#### Required work:
This exercise calls for an exact copy of the listing below.

#### Supplied material:

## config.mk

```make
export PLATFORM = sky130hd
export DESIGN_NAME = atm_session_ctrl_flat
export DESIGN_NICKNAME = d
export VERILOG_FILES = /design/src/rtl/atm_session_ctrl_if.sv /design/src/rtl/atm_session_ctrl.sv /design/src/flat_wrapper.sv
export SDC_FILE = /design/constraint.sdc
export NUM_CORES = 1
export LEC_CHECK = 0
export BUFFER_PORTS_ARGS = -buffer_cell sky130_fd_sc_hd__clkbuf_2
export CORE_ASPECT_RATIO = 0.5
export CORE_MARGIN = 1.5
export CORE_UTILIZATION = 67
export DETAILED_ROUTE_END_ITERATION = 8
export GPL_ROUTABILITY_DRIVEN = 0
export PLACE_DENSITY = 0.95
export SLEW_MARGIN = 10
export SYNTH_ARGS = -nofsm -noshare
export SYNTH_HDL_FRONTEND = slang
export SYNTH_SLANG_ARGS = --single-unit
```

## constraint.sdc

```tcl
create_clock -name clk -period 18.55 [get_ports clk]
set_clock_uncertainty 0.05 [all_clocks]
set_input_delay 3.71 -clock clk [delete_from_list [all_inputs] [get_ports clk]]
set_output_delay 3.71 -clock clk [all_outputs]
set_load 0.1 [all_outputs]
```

#### Response area:
## config.mk

```make
export PLATFORM = sky130hd
export DESIGN_NAME = atm_session_ctrl_flat
export DESIGN_NICKNAME = d
export VERILOG_FILES = /design/src/rtl/atm_session_ctrl_if.sv /design/src/rtl/atm_session_ctrl.sv /design/src/flat_wrapper.sv
export SDC_FILE = /design/constraint.sdc
export NUM_CORES = 1
export LEC_CHECK = 0
export BUFFER_PORTS_ARGS = -buffer_cell sky130_fd_sc_hd__clkbuf_2
export CORE_ASPECT_RATIO = 0.5
export CORE_MARGIN = 1.5
export CORE_UTILIZATION = 67
export DETAILED_ROUTE_END_ITERATION = 8
export GPL_ROUTABILITY_DRIVEN = 0
export PLACE_DENSITY = 0.95
export SLEW_MARGIN = 10
export SYNTH_ARGS = -nofsm -noshare
export SYNTH_HDL_FRONTEND = slang
export SYNTH_SLANG_ARGS = --single-unit
```

## constraint.sdc

```tcl
create_clock -name clk -period 18.55 [get_ports clk]
set_clock_uncertainty 0.05 [all_clocks]
set_input_delay 3.71 -clock clk [delete_from_list [all_inputs] [get_ports clk]]
set_output_delay 3.71 -clock clk [all_outputs]
set_load 0.1 [all_outputs]
```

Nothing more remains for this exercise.